[Data for analysis — start]

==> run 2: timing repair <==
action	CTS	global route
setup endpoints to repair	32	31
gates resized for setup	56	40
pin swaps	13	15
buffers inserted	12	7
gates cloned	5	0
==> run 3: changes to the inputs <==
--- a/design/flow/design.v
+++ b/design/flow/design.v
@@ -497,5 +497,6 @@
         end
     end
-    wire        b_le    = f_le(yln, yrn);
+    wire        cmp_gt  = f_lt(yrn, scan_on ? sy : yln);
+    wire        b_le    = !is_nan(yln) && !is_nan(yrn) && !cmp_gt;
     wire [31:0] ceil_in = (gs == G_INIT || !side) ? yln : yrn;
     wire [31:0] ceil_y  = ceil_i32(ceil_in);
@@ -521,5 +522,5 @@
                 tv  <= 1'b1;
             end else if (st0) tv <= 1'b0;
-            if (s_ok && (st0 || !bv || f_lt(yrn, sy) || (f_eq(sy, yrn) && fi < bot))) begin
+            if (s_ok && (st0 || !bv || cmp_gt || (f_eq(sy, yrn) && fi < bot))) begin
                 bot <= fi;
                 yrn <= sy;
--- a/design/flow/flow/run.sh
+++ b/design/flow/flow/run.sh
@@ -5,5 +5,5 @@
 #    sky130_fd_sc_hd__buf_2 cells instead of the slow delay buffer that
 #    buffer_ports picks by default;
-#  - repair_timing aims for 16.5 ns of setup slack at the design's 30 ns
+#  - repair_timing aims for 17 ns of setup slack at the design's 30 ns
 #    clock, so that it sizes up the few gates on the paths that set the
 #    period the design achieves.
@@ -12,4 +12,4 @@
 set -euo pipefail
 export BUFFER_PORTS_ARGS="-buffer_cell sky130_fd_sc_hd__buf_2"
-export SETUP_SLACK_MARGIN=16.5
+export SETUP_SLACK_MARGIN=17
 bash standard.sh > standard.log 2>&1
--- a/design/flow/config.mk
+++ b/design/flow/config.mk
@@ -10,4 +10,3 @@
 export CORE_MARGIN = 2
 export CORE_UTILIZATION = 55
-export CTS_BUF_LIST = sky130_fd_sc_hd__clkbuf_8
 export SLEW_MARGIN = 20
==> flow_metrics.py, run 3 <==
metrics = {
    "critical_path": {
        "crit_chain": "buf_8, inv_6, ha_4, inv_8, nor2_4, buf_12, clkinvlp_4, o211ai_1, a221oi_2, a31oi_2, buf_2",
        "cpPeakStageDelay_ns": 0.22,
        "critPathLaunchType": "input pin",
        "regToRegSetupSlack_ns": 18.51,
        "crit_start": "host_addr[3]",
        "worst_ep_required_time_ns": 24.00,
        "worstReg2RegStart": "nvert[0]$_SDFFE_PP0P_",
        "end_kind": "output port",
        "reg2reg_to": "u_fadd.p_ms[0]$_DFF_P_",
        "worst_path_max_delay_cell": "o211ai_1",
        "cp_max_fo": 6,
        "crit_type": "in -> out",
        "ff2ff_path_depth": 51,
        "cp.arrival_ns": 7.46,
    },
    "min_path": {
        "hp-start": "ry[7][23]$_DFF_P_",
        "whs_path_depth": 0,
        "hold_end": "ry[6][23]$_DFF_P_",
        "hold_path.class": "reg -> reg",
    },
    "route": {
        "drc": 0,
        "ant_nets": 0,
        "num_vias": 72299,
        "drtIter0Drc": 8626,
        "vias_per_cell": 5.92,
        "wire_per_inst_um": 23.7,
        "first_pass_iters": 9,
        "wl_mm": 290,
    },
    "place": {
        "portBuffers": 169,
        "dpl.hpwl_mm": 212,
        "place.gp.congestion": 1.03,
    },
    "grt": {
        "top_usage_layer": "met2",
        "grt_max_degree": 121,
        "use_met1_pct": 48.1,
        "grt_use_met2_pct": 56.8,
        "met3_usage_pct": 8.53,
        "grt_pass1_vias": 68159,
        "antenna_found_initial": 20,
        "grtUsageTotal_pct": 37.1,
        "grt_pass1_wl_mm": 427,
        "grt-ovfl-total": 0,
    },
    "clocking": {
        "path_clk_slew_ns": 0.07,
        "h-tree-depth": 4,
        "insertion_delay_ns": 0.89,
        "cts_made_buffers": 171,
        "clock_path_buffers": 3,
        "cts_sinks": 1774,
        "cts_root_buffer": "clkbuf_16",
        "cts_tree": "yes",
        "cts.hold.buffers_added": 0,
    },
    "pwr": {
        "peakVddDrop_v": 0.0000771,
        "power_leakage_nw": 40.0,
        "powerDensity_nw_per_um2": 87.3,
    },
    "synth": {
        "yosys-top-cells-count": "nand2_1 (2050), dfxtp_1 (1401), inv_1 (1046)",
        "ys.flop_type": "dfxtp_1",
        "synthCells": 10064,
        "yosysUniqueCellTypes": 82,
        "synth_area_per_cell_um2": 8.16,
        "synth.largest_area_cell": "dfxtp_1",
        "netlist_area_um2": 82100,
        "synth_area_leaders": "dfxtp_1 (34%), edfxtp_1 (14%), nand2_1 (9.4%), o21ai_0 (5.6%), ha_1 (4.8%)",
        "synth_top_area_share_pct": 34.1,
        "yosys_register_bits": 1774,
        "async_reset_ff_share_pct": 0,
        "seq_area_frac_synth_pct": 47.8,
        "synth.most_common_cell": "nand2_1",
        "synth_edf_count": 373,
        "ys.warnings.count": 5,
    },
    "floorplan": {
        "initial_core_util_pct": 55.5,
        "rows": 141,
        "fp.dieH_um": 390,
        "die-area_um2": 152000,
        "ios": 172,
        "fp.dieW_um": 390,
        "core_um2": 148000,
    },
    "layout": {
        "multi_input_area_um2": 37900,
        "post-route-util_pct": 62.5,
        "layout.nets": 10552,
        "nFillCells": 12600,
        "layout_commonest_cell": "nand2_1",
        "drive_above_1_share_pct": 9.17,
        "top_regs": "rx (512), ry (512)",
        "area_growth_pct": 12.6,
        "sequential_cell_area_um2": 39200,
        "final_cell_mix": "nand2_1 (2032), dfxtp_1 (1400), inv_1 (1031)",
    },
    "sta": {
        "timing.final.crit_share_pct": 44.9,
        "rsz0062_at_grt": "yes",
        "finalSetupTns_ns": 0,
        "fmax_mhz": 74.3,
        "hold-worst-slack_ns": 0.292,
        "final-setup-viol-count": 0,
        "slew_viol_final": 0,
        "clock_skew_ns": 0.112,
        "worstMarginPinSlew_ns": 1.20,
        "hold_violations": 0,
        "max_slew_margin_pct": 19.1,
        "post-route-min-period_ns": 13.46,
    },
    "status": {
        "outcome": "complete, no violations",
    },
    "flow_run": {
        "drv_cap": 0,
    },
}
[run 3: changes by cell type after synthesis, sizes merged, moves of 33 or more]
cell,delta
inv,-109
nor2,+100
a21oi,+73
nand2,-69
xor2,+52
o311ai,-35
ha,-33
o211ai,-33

[Data for analysis — finish]

When you answer, set down the entries above precisely as they read.

==> run 2: timing repair <==
action	CTS	global route
setup endpoints to repair	32	31
gates resized for setup	56	40
pin swaps	13	15
buffers inserted	12	7
gates cloned	5	0
==> run 3: changes to the inputs <==
--- a/design/flow/design.v
+++ b/design/flow/design.v
@@ -497,5 +497,6 @@
         end
     end
-    wire        b_le    = f_le(yln, yrn);
+    wire        cmp_gt  = f_lt(yrn, scan_on ? sy : yln);
+    wire        b_le    = !is_nan(yln) && !is_nan(yrn) && !cmp_gt;
     wire [31:0] ceil_in = (gs == G_INIT || !side) ? yln : yrn;
     wire [31:0] ceil_y  = ceil_i32(ceil_in);
@@ -521,5 +522,5 @@
                 tv  <= 1'b1;
             end else if (st0) tv <= 1'b0;
-            if (s_ok && (st0 || !bv || f_lt(yrn, sy) || (f_eq(sy, yrn) && fi < bot))) begin
+            if (s_ok && (st0 || !bv || cmp_gt || (f_eq(sy, yrn) && fi < bot))) begin
                 bot <= fi;
                 yrn <= sy;
--- a/design/flow/flow/run.sh
+++ b/design/flow/flow/run.sh
@@ -5,5 +5,5 @@
 #    sky130_fd_sc_hd__buf_2 cells instead of the slow delay buffer that
 #    buffer_ports picks by default;
-#  - repair_timing aims for 16.5 ns of setup slack at the design's 30 ns
+#  - repair_timing aims for 17 ns of setup slack at the design's 30 ns
 #    clock, so that it sizes up the few gates on the paths that set the
 #    period the design achieves.
@@ -12,4 +12,4 @@
 set -euo pipefail
 export BUFFER_PORTS_ARGS="-buffer_cell sky130_fd_sc_hd__buf_2"
-export SETUP_SLACK_MARGIN=16.5
+export SETUP_SLACK_MARGIN=17
 bash standard.sh > standard.log 2>&1
--- a/design/flow/config.mk
+++ b/design/flow/config.mk
@@ -10,4 +10,3 @@
 export CORE_MARGIN = 2
 export CORE_UTILIZATION = 55
-export CTS_BUF_LIST = sky130_fd_sc_hd__clkbuf_8
 export SLEW_MARGIN = 20
==> flow_metrics.py, run 3 <==
metrics = {
    "critical_path": {
        "crit_chain": "buf_8, inv_6, ha_4, inv_8, nor2_4, buf_12, clkinvlp_4, o211ai_1, a221oi_2, a31oi_2, buf_2",
        "cpPeakStageDelay_ns": 0.22,
        "critPathLaunchType": "input pin",
        "regToRegSetupSlack_ns": 18.51,
        "crit_start": "host_addr[3]",
        "worst_ep_required_time_ns": 24.00,
        "worstReg2RegStart": "nvert[0]$_SDFFE_PP0P_",
        "end_kind": "output port",
        "reg2reg_to": "u_fadd.p_ms[0]$_DFF_P_",
        "worst_path_max_delay_cell": "o211ai_1",
        "cp_max_fo": 6,
        "crit_type": "in -> out",
        "ff2ff_path_depth": 51,
        "cp.arrival_ns": 7.46,
    },
    "min_path": {
        "hp-start": "ry[7][23]$_DFF_P_",
        "whs_path_depth": 0,
        "hold_end": "ry[6][23]$_DFF_P_",
        "hold_path.class": "reg -> reg",
    },
    "route": {
        "drc": 0,
        "ant_nets": 0,
        "num_vias": 72299,
        "drtIter0Drc": 8626,
        "vias_per_cell": 5.92,
        "wire_per_inst_um": 23.7,
        "first_pass_iters": 9,
        "wl_mm": 290,
    },
    "place": {
        "portBuffers": 169,
        "dpl.hpwl_mm": 212,
        "place.gp.congestion": 1.03,
    },
    "grt": {
        "top_usage_layer": "met2",
        "grt_max_degree": 121,
        "use_met1_pct": 48.1,
        "grt_use_met2_pct": 56.8,
        "met3_usage_pct": 8.53,
        "grt_pass1_vias": 68159,
        "antenna_found_initial": 20,
        "grtUsageTotal_pct": 37.1,
        "grt_pass1_wl_mm": 427,
        "grt-ovfl-total": 0,
    },
    "clocking": {
        "path_clk_slew_ns": 0.07,
        "h-tree-depth": 4,
        "insertion_delay_ns": 0.89,
        "cts_made_buffers": 171,
        "clock_path_buffers": 3,
        "cts_sinks": 1774,
        "cts_root_buffer": "clkbuf_16",
        "cts_tree": "yes",
        "cts.hold.buffers_added": 0,
    },
    "pwr": {
        "peakVddDrop_v": 0.0000771,
        "power_leakage_nw": 40.0,
        "powerDensity_nw_per_um2": 87.3,
    },
    "synth": {
        "yosys-top-cells-count": "nand2_1 (2050), dfxtp_1 (1401), inv_1 (1046)",
        "ys.flop_type": "dfxtp_1",
        "synthCells": 10064,
        "yosysUniqueCellTypes": 82,
        "synth_area_per_cell_um2": 8.16,
        "synth.largest_area_cell": "dfxtp_1",
        "netlist_area_um2": 82100,
        "synth_area_leaders": "dfxtp_1 (34%), edfxtp_1 (14%), nand2_1 (9.4%), o21ai_0 (5.6%), ha_1 (4.8%)",
        "synth_top_area_share_pct": 34.1,
        "yosys_register_bits": 1774,
        "async_reset_ff_share_pct": 0,
        "seq_area_frac_synth_pct": 47.8,
        "synth.most_common_cell": "nand2_1",
        "synth_edf_count": 373,
        "ys.warnings.count": 5,
    },
    "floorplan": {
        "initial_core_util_pct": 55.5,
        "rows": 141,
        "fp.dieH_um": 390,
        "die-area_um2": 152000,
        "ios": 172,
        "fp.dieW_um": 390,
        "core_um2": 148000,
    },
    "layout": {
        "multi_input_area_um2": 37900,
        "post-route-util_pct": 62.5,
        "layout.nets": 10552,
        "nFillCells": 12600,
        "layout_commonest_cell": "nand2_1",
        "drive_above_1_share_pct": 9.17,
        "top_regs": "rx (512), ry (512)",
        "area_growth_pct": 12.6,
        "sequential_cell_area_um2": 39200,
        "final_cell_mix": "nand2_1 (2032), dfxtp_1 (1400), inv_1 (1031)",
    },
    "sta": {
        "timing.final.crit_share_pct": 44.9,
        "rsz0062_at_grt": "yes",
        "finalSetupTns_ns": 0,
        "fmax_mhz": 74.3,
        "hold-worst-slack_ns": 0.292,
        "final-setup-viol-count": 0,
        "slew_viol_final": 0,
        "clock_skew_ns": 0.112,
        "worstMarginPinSlew_ns": 1.20,
        "hold_violations": 0,
        "max_slew_margin_pct": 19.1,
        "post-route-min-period_ns": 13.46,
    },
    "status": {
        "outcome": "complete, no violations",
    },
    "flow_run": {
        "drv_cap": 0,
    },
}
[run 3: changes by cell type after synthesis, sizes merged, moves of 33 or more]
cell,delta
inv,-109
nor2,+100
a21oi,+73
nand2,-69
xor2,+52
o311ai,-35
ha,-33
o211ai,-33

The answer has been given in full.